Closed sayadennis closed 1 year ago

sayadennis commented 1 year ago

Hi @rdong08,

Thank you for sharing the code to run DWLS deconvolution! This is super helpful. I'm working through Visium_Brain_spatialDWLS.Rmd and had one question.

Could you please let me know how you generated your spatialDWLS_dataset/datasets/mouse_brain_visium/sig_ct_exp.RData file?

I was wondering if it's something with makeSignMatrixDWLS() but I couldn't figure out how to run this. Specifically, I'm not sure what goes in the sign_gene= and cell_type_vector= variables in this function. Can we generate these variables from the Giotto existing object?

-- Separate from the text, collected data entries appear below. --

===== config.mk =====
export PLATFORM = sky130hd
export DESIGN_NAME = ordered_task_queue_dispatcher
export DESIGN_NICKNAME = d
export VERILOG_FILES = /design/src/rtl/otqd_pkg.sv /design/src/rtl/ordered_task_queue_dispatcher.sv /design/src/rtl/otqd_cell.sv
export SDC_FILE = /design/constraint.sdc
export NUM_CORES = 2
export LEC_CHECK = 0
export BUFFER_PORTS_ARGS = -buffer_cell sky130_fd_sc_hd__buf_2
export CAP_MARGIN = 20
export CORE_MARGIN = 1
export CORE_UTILIZATION = 24
export DETAILED_ROUTE_END_ITERATION = 10
export SYNTH_ARGS = -nofsm -noshare
export SYNTH_HDL_FRONTEND = slang
export SYNTH_SLANG_ARGS = --single-unit

===== constraint.sdc =====
create_clock -name i_clk -period 5.2 [get_ports i_clk]
set_clock_uncertainty 0.15 [all_clocks]
set_input_delay 1.3 -clock i_clk [delete_from_list [all_inputs] [get_ports i_clk]]
set_output_delay 1.3 -clock i_clk [all_outputs]
set_load 0.01 [all_outputs]

===== src/rtl/otqd_pkg.sv =====
// shared types and codes for the ordered task queue dispatcher
package otqd_pkg;

    localparam int DEPTH_DEF   = 16;
    localparam int ID_BITS_DEF = 16;
    localparam int OUT_ID_W    = 16;
    localparam int CNT_OUT_W   = 5;
    localparam int LIM_W       = 5;
    localparam logic [LIM_W-1:0] LIM_RESET = 5'd3;

    // operation codes
    localparam logic [2:0] OP_ENQ      = 3'd0;
    localparam logic [2:0] OP_DEQ      = 3'd1;
    localparam logic [2:0] OP_REMOVE   = 3'd2;
    localparam logic [2:0] OP_UP       = 3'd3;
    localparam logic [2:0] OP_DOWN     = 3'd4;
    localparam logic [2:0] OP_CONTAINS = 3'd5;
    localparam logic [2:0] OP_DISPATCH = 3'd6;

    // task states
    localparam logic [1:0] ST_QUEUED = 2'd0;
    localparam logic [1:0] ST_ACTIVE = 2'd1;
    localparam logic [1:0] ST_PAUSED = 2'd2;

    // cell commands
    localparam logic [2:0] CMD_HOLD  = 3'd0;
    localparam logic [2:0] CMD_LOAD  = 3'd1;
    localparam logic [2:0] CMD_SHIFT = 3'd2;
    localparam logic [2:0] CMD_ROT   = 3'd3;
    localparam logic [2:0] CMD_UP    = 3'd4;
    localparam logic [2:0] CMD_DOWN  = 3'd5;

    typedef struct packed {
        logic [2:0] cmd;
        logic [1:0] head_st;
    } t_cell_ctl;

endpackage


===== src/rtl/ordered_task_queue_dispatcher.sv =====
// Ordered task queue with a concurrency limit, built as a row of cells that rotate through the head.
// An item is taken while the block is idle, and a new one only once it is idle again. Id operations
// walk the queue once, entry by entry (each entry passes the head and goes back in at the tail,
// but a remove drops the match and up and down move it), and enqueue and dispatch walk it once,
// a successful remove once more, to start queued tasks, one start request per started entry. The
// status request follows; start and status requests wait while the output is stalled. Dequeue,
// a rejected enqueue and the unused op code go straight to the status request. The limit register
// is to be written only while the block is idle; the block does not enforce it. Zero acts as one.
module ordered_task_queue_dispatcher import otqd_pkg::*; #(
    parameter int DEPTH   = DEPTH_DEF,
    parameter int ID_BITS = ID_BITS_DEF
) (
    input  logic                 i_clk,
    input  logic                 i_rst_n,
    input  logic                 i_in_valid,
    output logic                 o_in_stall,
    input  logic [2:0]           i_op,
    input  logic [ID_BITS-1:0]   i_task_id,
    input  logic [1:0]           i_task_state,
    input  logic                 i_cfg_wr_en,
    input  logic [LIM_W-1:0]     i_cfg_wr_data,
    output logic                 o_out_valid,
    input  logic                 i_out_stall,
    output logic                 o_kind,
    output logic [OUT_ID_W-1:0]  o_out_id,
    output logic [1:0]           o_out_state,
    output logic                 o_found,
    output logic                 o_full_error,
    output logic [CNT_OUT_W-1:0] o_active_count,
    output logic [CNT_OUT_W-1:0] o_queue_count,
    output logic                 o_last
);
    localparam int CW = $clog2(DEPTH + 1);
    localparam int MW = (CW > LIM_W) ? CW : LIM_W;
    localparam logic [CW-1:0] FULL_CNT = CW'(DEPTH);

    localparam logic [1:0] S_IDLE = 2'd0;
    localparam logic [1:0] S_WALK = 2'd1;
    localparam logic [1:0] S_SCAN = 2'd2;
    localparam logic [1:0] S_STAT = 2'd3;

    logic [1:0]         r_state, n_state;
    logic [CW-1:0]      r_count, n_count;
    logic [MW-1:0]      r_run, n_run;
    logic [CW-1:0]      r_left, n_left;
    logic [LIM_W-1:0]   r_lim;
    logic [2:0]         r_op, n_op;
    logic [ID_BITS-1:0] r_id, n_id;
    logic               r_hit, n_hit;
    logic               r_first, n_first;
    logic               r_full, n_full;
    logic [ID_BITS-1:0] r_oid, n_oid;
    logic [1:0]         r_ost, n_ost;

    logic                 r_ov;
    logic                 r_kind, r_found, r_ferr, r_last;
    logic [OUT_ID_W-1:0]  r_out_id;
    logic [1:0]           r_out_st;
    logic [CNT_OUT_W-1:0] r_act, r_qc;

    logic                 out_ld, out_free;
    logic                 e_kind, e_found, e_ferr, e_last;
    logic [OUT_ID_W-1:0]  e_id;
    logic [1:0]           e_st;
    logic [MW-1:0]        e_act;

    t_cell_ctl          ctl;
    logic [ID_BITS-1:0] c_id [DEPTH+2];
    logic [1:0]         c_st [DEPTH+2];
    logic [ID_BITS-1:0] head_id;
    logic [1:0]         head_st;
    logic [LIM_W-1:0]   lim;
    logic               head_match, can_start;

    assign c_id[DEPTH]   = '0;
    assign c_st[DEPTH]   = '0;
    assign c_id[DEPTH+1] = '0;
    assign c_st[DEPTH+1] = '0;

    for (genvar k = 0; k < DEPTH; k++) begin : g_cell
        otqd_cell #(.IDX(k), .ID_BITS(ID_BITS), .CW(CW)) u_cell (
            .i_clk     (i_clk),
            .i_ctl     (ctl),
            .i_count   (r_count),
            .i_new_id  (i_task_id),
            .i_new_st  (i_task_state),
            .i_head_id (c_id[0]),
            .i_sec_id  (c_id[1]),
            .i_sec_st  (c_st[1]),
            .i_nx1_id  (c_id[k+1]),
            .i_nx1_st  (c_st[k+1]),
            .i_nx2_id  (c_id[k+2]),
            .i_nx2_st  (c_st[k+2]),
            .i_head_st (c_st[0]),
            .o_id      (c_id[k]),
            .o_st      (c_st[k])
        );
    end

    assign head_id    = c_id[0];
    assign head_st    = c_st[0];
    assign lim        = (r_lim == '0) ? LIM_W'(1) : r_lim;
    assign head_match = (head_id == r_id);
    assign can_start  = (head_st == ST_QUEUED) && (MW'(r_run) < MW'(lim));
    assign out_free   = !r_ov || !i_out_stall;
    assign o_in_stall = (r_state != S_IDLE);

    always_comb begin
        n_state = r_state;
        n_count = r_count;
        n_run   = r_run;
        n_left  = r_left;
        n_op    = r_op;
        n_id    = r_id;
        n_hit   = r_hit;
        n_first = r_first;
        n_full  = r_full;
        n_oid   = r_oid;
        n_ost   = r_ost;
        ctl.cmd     = CMD_HOLD;
        ctl.head_st = head_st;
        out_ld  = 1'b0;
        e_kind  = 1'b0;
        e_id    = '0;
        e_st    = '0;
        e_found = 1'b0;
        e_ferr  = 1'b0;
        e_act   = r_run;
        e_last  = 1'b0;
        case (r_state)
            S_IDLE: begin
                if (i_in_valid) begin
                    n_op    = i_op;
                    n_id    = i_task_id;
                    n_hit   = 1'b0;
                    n_first = 1'b1;
                    n_full  = 1'b0;
                    n_oid   = '0;
                    n_ost   = '0;
                    n_left  = r_count;
                    case (i_op)
                        OP_ENQ: begin
                            if (r_count == FULL_CNT) begin
                                n_full  = 1'b1;
                                n_state = S_STAT;
                            end else begin
                                ctl.cmd = CMD_LOAD;
                                n_count = r_count + CW'(1);
                                n_left  = r_count + CW'(1);
                                n_state = S_SCAN;
                            end
                        end
                        OP_DEQ: begin
                            if (r_count != '0) begin
                                ctl.cmd = CMD_SHIFT;
                                n_hit   = 1'b1;
                                n_oid   = head_id;
                                n_ost   = head_st;
                                n_count = r_count - CW'(1);
                            end
                            n_state = S_STAT;
                        end
                        OP_REMOVE, OP_UP, OP_DOWN, OP_CONTAINS: n_state = S_WALK;
                        OP_DISPATCH: n_state = S_SCAN;
                        default: n_state = S_STAT;
                    endcase
                end
            end
            S_WALK: begin
                if (r_left == '0) begin
                    if (r_op == OP_REMOVE && r_hit) begin
                        n_left  = r_count;
                        n_state = S_SCAN;
                    end else begin
                        n_state = S_STAT;
                    end
                end else begin
                    n_first = 1'b0;
                    ctl.cmd = CMD_ROT;
                    n_left  = r_left - CW'(1);
                    if (!r_hit && head_match) begin
                        case (r_op)
                            OP_REMOVE: begin
                                // drop the head: it is not written back at the tail
                                ctl.cmd = CMD_SHIFT;
                                n_hit   = 1'b1;
                                n_count = r_count - CW'(1);
                                if ((head_st == ST_ACTIVE || head_st == ST_PAUSED) &&
                                    r_run != '0) begin
                                    n_run = r_run - MW'(1);
                                end
                            end
                            OP_UP: begin
                                // the front entry cannot move up and is not a candidate
                                if (!r_first) begin
                                    ctl.cmd = CMD_UP;
                                    n_hit   = 1'b1;
                                end
                            end
                            OP_DOWN: begin
                                n_hit = 1'b1;
                                if (r_left >= CW'(2)) begin
                                    ctl.cmd = CMD_DOWN;
                                    n_left  = r_left - CW'(2);
                                end else begin
                                    n_hit = 1'b0;
                                end
                            end
                            OP_CONTAINS: n_hit = 1'b1;
                            default: n_hit = r_hit;
                        endcase
                    end
                end
            end
            S_SCAN: begin
                if (r_left == '0) begin
                    n_state = S_STAT;
                end else if (can_start) begin
                    if (out_free) begin
                        ctl.cmd     = CMD_ROT;
                        ctl.head_st = ST_ACTIVE;
                        n_left  = r_left - CW'(1);
                        n_run   = r_run + MW'(1);
                        out_ld  = 1'b1;
                        e_id    = OUT_ID_W'(head_id);
                        e_st    = ST_ACTIVE;
                        e_act   = r_run + MW'(1);
                    end
                end else begin
                    ctl.cmd = CMD_ROT;
                    n_left  = r_left - CW'(1);
                end
            end
            S_STAT: begin
                if (out_free) begin
                    out_ld  = 1'b1;
                    e_kind  = 1'b1;
                    e_id    = OUT_ID_W'(r_oid);
                    e_st    = r_ost;
                    e_found = r_hit;
                    e_ferr  = r_full;
                    e_last  = 1'b1;
                    n_state = S_IDLE;
                end
            end
            default: n_state = S_IDLE;
        endcase
    end

    always_ff @(posedge i_clk) begin
        if (!i_rst_n) begin
            r_state <= S_IDLE;
            r_count <= '0;
            r_run   <= '0;
            r_lim   <= LIM_RESET;
            r_ov    <= 1'b0;
        end else begin
            r_state <= n_state;
            r_count <= n_count;
            r_run   <= n_run;
            if (i_cfg_wr_en) begin
                r_lim <= i_cfg_wr_data;
            end
            if (out_ld) begin
                r_ov <= 1'b1;
            end else if (!i_out_stall) begin
                r_ov <= 1'b0;
            end
        end
    end

    always_ff @(posedge i_clk) begin
        r_left  <= n_left;
        r_op    <= n_op;
        r_id    <= n_id;
        r_hit   <= n_hit;
        r_first <= n_first;
        r_full  <= n_full;
        r_oid   <= n_oid;
        r_ost   <= n_ost;
        if (out_ld) begin
            r_kind   <= e_kind;
            r_out_id <= e_id;
            r_out_st <= e_st;
            r_found  <= e_found;
            r_ferr   <= e_ferr;
            r_act    <= CNT_OUT_W'(e_act);
            r_qc     <= CNT_OUT_W'(r_count);
            r_last   <= e_last;
        end
    end

    assign o_out_valid    = r_ov;
    assign o_kind         = r_kind;
    assign o_out_id       = r_out_id;
    assign o_out_state    = r_out_st;
    assign o_found        = r_found;
    assign o_full_error   = r_ferr;
    assign o_active_count = r_act;
    assign o_queue_count  = r_qc;
    assign o_last         = r_last;

    a_count_bound: assert property (@(posedge i_clk) disable iff (!i_rst_n)
        r_count <= FULL_CNT)
        else $error("entry count beyond depth");

    a_accept_leaves_idle: assert property (@(posedge i_clk) disable iff (!i_rst_n)
        (r_state == S_IDLE && i_in_valid) |=> (r_state != S_IDLE))
        else $error("accepted request left the controller idle");

    a_status_loaded: assert property (@(posedge i_clk) disable iff (!i_rst_n)
        (r_state == S_STAT && out_free) |=> (r_ov && r_last && r_kind))
        else $error("status request not presented");

    a_start_counts: assert property (@(posedge i_clk) disable iff (!i_rst_n)
        (r_ov && !r_kind) |-> (r_act != '0 && !r_last))
        else $error("start request with no active task");

endmodule


===== src/rtl/otqd_cell.sv =====
// one queue slot: holds an entry and takes data from its neighbours
module otqd_cell import otqd_pkg::*; #(
    parameter int IDX     = 0,
    parameter int ID_BITS = ID_BITS_DEF,
    parameter int CW      = 5
) (
    input  logic               i_clk,
    input  t_cell_ctl          i_ctl,
    input  logic [CW-1:0]      i_count,
    input  logic [ID_BITS-1:0] i_new_id,
    input  logic [1:0]         i_new_st,
    input  logic [ID_BITS-1:0] i_head_id,
    input  logic [ID_BITS-1:0] i_sec_id,
    input  logic [1:0]         i_sec_st,
    input  logic [ID_BITS-1:0] i_nx1_id,
    input  logic [1:0]         i_nx1_st,
    input  logic [ID_BITS-1:0] i_nx2_id,
    input  logic [1:0]         i_nx2_st,
    input  logic [1:0]         i_head_st,
    output logic [ID_BITS-1:0] o_id,
    output logic [1:0]         o_st
);
    localparam logic [CW:0] K0 = (CW+1)'(IDX);
    localparam logic [CW:0] K1 = (CW+1)'(IDX + 1);
    localparam logic [CW:0] K2 = (CW+1)'(IDX + 2);

    logic [ID_BITS-1:0] r_id, n_id;
    logic [1:0]         r_st, n_st;
    logic [CW:0]        cnt;
    logic               is_end, is_tail, is_pen;

    assign cnt     = {1'b0, i_count};
    assign is_end  = (cnt == K0);
    assign is_tail = (cnt == K1);
    assign is_pen  = (cnt == K2);

    always_comb begin
        n_id = r_id;
        n_st = r_st;
        case (i_ctl.cmd)
            CMD_LOAD: begin
                if (is_end) begin
                    n_id = i_new_id;
                    n_st = i_new_st;
                end
            end
            CMD_SHIFT: begin
                n_id = i_nx1_id;
                n_st = i_nx1_st;
            end
            CMD_ROT: begin
                if (is_tail) begin
                    n_id = i_head_id;
                    n_st = i_ctl.head_st;
                end else begin
                    n_id = i_nx1_id;
                    n_st = i_nx1_st;
                end
            end
            // matched head goes in ahead of the entry it overtakes
            CMD_UP: begin
                if (is_pen) begin
                    n_id = i_head_id;
                    n_st = i_head_st;
                end else if (!is_tail) begin
                    n_id = i_nx1_id;
                    n_st = i_nx1_st;
                end
            end
            // two steps at once, head and second swapped on the way to the tail
            CMD_DOWN: begin
                if (is_pen) begin
                    n_id = i_sec_id;
                    n_st = i_sec_st;
                end else if (is_tail) begin
                    n_id = i_head_id;
                    n_st = i_head_st;
                end else begin
                    n_id = i_nx2_id;
                    n_st = i_nx2_st;
                end
            end
            default: begin
                n_id = r_id;
                n_st = r_st;
            end
        endcase
    end

    always_ff @(posedge i_clk) begin
        r_id <= n_id;
        r_st <= n_st;
    end

    assign o_id = r_id;
    assign o_st = r_st;

endmodule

Thank you in advance for your time!

rdong08 commented 1 year ago

We got the signature genes from "Zeisel et al. Molecular architecture of the mouse nervous system. Cell". Then, the average signature gene expression was calculated for each cell type in single cell RNA-seq. The "sig_ct_exp.RData" is the cell type with average signature gene expression. This matrix could definitely generated by Giotto. You could simply follow the steps in "https://github.com/rdong08/spatialDWLS_dataset/blob/main/codes/Heart_ST_tutorial_spatialDWLS.Rmd". The "Sig_exp" is the matrix for deconvolution. What you need for the input is the single cell gene expression matrix and the cell type annotation for each cell.

sayadennis commented 1 year ago

The steps in your link worked beautifully! Thank you so much.

I was trying to follow the visualization instructions at the end of the Rmd, and noticed that the code results in an empty plot, perhaps due to the df <- data.frame() line?

I modified the code a bit and tried the below, which successfully plotted the spots but they are all black. I'm guessing color=NA might need to be changed but can't seem to find which attribute can be plugged in there. Sorry this is a bit unrelated to the created issue, but I would really appreciate your help.

plot_data <- as.data.frame(visium_brain@spatial_enrichment$DWLS)[-1]
plot_col <- colnames(plot_data)
plot_data$x <- as.numeric(as.character(visium_brain@spatial_locs$sdimx))
plot_data$y <- as.numeric(as.character(visium_brain@spatial_locs$sdimy))
min_x <- min(plot_data$x)
plot_data$radius <- 0.4
df <- plot_data  # did this instead of df <- data.frame()
p <- ggplot(df) + 
    geom_point(aes(x=x, y=y), data=plot_data) + # changed this part a bit too
    xlim(min(plot_data$x)-1, max(plot_data$x)+1) + 
    ylim(min(plot_data$y)-1, max(plot_data$y)+1)
p + geom_scatterpie(aes(x=x, y=y, r=radius), data=plot_data, cols=plot_col, color=NA, alpha=.8) + 
    geom_scatterpie_legend(plot_data$radius, x=1, y=1) + theme_classic()
rdong08 commented 1 year ago

You may need to check "plot_data" to see if this data frame is correct. The detailed usage for geom_scatterpie is located at "https://cran.r-project.org/web/packages/scatterpie/vignettes/scatterpie.html".

sayadennis commented 1 year ago

Thanks! The scatterpie vignette helped a lot with troubleshooting since I could picture what the final product should look like.

It turns out the problem was that radius=0.4 was too small and resulting in an empty-looking plot for me. Probably had to do with the scale of the coordinates.

Anyway, the problem is solved! Thank you so much Rui for your prompt response and help. We can close this issue for now.